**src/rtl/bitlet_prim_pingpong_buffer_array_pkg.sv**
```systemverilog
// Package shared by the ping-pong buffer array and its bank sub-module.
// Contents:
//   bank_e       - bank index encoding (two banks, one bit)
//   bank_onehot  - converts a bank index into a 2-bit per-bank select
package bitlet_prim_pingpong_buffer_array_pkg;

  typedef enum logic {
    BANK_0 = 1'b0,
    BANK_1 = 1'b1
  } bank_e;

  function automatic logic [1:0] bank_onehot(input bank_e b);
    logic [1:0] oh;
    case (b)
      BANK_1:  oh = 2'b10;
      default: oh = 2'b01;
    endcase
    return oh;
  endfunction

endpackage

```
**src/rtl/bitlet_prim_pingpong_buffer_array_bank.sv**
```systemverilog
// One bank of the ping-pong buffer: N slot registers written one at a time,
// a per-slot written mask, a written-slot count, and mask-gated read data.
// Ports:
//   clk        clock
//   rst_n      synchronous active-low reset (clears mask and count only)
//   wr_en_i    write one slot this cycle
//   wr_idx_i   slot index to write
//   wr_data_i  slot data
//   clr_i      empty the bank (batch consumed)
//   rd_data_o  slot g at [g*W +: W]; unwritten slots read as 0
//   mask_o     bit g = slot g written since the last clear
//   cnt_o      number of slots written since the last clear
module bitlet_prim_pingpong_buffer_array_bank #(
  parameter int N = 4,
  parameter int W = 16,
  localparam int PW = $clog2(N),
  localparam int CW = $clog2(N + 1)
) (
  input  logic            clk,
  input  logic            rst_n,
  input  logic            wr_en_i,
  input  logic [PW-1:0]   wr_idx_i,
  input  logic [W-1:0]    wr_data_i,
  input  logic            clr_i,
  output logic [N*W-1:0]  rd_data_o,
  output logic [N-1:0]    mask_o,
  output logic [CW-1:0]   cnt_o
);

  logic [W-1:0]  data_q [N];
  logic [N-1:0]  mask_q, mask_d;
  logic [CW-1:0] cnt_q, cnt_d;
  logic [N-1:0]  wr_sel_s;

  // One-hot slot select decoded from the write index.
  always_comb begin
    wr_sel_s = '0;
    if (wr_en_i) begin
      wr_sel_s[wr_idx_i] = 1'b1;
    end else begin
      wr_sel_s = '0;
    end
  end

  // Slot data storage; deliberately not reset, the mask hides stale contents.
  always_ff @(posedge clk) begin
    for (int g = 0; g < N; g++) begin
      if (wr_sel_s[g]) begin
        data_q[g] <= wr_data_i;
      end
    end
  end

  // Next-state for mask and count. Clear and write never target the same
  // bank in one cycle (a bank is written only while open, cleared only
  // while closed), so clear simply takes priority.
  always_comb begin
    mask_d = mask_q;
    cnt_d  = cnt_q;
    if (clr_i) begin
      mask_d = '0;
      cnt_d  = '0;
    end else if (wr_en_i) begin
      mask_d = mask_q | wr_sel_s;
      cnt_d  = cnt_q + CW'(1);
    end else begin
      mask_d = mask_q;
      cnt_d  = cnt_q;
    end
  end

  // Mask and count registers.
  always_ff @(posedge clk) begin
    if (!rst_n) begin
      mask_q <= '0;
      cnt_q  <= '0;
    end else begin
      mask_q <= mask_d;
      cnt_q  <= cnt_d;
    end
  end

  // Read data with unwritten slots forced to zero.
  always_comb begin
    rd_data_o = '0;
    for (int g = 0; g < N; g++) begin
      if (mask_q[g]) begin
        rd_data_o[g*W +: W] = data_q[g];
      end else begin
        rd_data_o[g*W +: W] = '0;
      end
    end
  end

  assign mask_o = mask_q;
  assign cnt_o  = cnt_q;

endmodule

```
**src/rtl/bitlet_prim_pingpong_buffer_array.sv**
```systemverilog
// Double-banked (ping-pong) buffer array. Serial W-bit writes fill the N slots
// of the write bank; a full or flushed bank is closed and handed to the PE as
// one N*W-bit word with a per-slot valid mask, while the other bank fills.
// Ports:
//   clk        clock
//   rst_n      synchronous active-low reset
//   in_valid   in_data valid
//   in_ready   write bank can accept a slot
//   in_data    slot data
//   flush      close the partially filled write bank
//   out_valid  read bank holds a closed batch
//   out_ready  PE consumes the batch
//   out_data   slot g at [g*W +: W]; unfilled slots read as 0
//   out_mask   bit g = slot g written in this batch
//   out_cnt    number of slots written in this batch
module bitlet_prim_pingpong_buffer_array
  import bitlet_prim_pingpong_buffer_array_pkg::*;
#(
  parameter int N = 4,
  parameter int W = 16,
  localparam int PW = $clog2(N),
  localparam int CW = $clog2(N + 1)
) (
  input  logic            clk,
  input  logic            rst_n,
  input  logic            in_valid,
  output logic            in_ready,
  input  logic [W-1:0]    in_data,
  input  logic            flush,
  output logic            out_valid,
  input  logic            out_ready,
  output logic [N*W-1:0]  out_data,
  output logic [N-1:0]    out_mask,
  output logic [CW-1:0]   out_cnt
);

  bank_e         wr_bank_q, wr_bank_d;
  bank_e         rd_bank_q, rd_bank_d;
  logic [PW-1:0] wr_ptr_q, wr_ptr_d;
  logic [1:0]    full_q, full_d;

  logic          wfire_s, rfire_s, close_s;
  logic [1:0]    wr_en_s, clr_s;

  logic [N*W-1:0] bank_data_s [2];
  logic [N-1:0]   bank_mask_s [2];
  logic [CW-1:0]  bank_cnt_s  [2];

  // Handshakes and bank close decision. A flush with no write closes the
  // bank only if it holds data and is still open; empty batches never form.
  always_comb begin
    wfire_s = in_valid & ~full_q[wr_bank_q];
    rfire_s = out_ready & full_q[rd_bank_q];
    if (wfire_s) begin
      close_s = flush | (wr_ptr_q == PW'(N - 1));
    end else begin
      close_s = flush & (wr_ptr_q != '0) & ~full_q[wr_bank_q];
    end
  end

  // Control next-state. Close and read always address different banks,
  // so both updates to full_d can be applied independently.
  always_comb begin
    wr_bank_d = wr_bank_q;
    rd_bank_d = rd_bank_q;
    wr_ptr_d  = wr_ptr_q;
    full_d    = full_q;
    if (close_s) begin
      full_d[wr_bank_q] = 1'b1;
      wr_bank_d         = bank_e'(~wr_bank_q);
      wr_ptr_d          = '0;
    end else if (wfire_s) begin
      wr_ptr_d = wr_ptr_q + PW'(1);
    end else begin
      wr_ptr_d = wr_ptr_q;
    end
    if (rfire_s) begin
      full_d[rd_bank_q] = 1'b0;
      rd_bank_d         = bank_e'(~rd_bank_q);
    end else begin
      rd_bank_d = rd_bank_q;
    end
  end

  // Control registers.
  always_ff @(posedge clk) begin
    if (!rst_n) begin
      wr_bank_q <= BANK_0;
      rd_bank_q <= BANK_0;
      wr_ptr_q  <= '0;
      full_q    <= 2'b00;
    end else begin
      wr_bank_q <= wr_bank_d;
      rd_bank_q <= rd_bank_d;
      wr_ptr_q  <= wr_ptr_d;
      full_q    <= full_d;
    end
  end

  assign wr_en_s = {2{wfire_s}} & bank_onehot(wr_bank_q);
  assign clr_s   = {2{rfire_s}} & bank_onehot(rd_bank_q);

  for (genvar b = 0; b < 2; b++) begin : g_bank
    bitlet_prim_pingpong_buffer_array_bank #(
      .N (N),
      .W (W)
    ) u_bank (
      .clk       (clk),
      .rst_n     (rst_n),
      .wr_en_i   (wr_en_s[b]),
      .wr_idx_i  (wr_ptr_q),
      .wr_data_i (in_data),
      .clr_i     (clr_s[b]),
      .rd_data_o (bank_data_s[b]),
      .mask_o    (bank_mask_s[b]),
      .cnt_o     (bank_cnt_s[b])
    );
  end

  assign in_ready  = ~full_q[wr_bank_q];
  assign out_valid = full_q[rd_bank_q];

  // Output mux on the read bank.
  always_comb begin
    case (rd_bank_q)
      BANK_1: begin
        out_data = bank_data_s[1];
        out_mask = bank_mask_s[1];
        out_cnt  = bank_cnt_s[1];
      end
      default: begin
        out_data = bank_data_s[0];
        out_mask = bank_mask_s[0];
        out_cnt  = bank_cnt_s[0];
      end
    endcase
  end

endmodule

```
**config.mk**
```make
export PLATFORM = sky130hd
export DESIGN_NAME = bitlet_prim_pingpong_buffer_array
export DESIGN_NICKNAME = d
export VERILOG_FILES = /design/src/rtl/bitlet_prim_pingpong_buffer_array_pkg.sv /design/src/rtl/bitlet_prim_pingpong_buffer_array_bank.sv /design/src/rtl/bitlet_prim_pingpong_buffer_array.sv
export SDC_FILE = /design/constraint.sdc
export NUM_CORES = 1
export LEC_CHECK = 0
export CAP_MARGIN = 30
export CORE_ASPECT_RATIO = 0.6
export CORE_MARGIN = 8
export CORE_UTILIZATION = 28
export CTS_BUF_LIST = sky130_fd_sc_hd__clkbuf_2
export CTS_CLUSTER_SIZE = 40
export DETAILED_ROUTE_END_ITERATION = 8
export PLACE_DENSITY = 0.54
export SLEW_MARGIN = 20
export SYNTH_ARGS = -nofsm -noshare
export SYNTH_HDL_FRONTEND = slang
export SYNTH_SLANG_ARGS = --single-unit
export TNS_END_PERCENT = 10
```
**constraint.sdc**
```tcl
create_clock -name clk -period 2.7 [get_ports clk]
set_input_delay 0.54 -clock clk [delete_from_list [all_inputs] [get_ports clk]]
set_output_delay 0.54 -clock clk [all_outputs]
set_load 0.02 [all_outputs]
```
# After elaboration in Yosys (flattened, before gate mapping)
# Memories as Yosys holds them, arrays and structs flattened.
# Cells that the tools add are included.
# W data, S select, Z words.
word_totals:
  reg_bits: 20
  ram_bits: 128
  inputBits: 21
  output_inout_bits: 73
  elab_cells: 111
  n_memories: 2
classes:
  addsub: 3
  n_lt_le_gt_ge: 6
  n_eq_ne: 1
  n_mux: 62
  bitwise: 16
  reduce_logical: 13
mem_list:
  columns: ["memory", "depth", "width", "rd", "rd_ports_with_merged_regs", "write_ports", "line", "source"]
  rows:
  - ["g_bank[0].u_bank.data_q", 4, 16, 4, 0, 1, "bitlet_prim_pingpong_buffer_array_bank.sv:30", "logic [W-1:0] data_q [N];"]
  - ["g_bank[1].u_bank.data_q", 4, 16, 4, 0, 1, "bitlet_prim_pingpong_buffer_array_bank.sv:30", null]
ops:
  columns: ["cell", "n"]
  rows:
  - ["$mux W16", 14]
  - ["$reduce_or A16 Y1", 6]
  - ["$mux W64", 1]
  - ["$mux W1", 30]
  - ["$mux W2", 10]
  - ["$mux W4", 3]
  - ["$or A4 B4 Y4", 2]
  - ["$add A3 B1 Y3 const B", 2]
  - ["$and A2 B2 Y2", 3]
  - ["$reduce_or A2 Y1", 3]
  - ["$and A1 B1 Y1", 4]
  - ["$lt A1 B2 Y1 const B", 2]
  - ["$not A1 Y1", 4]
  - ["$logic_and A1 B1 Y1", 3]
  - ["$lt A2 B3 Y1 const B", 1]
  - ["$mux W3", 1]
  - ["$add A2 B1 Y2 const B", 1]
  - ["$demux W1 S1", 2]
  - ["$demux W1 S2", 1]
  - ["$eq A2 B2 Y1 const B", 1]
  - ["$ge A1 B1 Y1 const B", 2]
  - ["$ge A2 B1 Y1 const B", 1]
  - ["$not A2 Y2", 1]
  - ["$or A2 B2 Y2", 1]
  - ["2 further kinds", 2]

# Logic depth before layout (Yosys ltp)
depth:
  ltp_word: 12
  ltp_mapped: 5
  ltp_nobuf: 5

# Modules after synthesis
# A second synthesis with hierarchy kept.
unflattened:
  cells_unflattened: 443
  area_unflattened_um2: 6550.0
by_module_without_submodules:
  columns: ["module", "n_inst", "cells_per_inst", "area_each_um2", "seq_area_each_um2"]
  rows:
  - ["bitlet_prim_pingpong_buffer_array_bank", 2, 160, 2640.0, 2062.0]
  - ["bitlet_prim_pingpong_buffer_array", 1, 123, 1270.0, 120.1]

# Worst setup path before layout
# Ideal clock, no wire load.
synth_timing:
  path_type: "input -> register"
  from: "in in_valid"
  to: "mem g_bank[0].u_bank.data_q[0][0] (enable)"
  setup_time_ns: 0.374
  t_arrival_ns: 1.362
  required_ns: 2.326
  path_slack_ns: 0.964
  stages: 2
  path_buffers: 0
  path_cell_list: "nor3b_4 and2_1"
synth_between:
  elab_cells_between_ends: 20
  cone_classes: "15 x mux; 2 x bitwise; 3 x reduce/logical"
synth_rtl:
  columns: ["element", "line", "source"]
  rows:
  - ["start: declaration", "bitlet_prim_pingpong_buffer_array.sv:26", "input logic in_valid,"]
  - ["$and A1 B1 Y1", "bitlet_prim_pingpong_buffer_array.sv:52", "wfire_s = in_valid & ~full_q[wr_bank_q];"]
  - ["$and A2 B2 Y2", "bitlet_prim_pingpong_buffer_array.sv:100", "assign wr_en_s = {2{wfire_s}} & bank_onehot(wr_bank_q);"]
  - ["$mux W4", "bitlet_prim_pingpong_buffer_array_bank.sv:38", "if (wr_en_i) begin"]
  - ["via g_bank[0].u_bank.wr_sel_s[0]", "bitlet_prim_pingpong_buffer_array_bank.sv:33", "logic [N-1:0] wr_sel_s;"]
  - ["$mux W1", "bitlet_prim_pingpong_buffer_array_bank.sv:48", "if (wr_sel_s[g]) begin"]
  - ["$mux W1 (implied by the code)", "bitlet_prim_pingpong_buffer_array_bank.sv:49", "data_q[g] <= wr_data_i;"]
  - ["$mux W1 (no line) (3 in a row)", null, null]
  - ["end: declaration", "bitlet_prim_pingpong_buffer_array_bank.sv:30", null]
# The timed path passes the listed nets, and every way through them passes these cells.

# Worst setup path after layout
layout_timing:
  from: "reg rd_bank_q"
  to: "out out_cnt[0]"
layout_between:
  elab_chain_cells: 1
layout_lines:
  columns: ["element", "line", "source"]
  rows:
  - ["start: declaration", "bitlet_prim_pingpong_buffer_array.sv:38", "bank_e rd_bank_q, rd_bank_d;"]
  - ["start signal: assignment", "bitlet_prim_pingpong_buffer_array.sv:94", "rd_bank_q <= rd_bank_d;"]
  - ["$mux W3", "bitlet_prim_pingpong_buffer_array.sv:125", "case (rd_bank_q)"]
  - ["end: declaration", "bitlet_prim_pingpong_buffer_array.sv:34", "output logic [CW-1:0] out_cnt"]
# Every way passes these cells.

□ □ □ □ □ □ □

What to produce: Copy every line that contains "never" from the listing above.

Task solution:
  // Next-state for mask and count. Clear and write never target the same
  // bank only if it holds data and is still open; empty batches never form.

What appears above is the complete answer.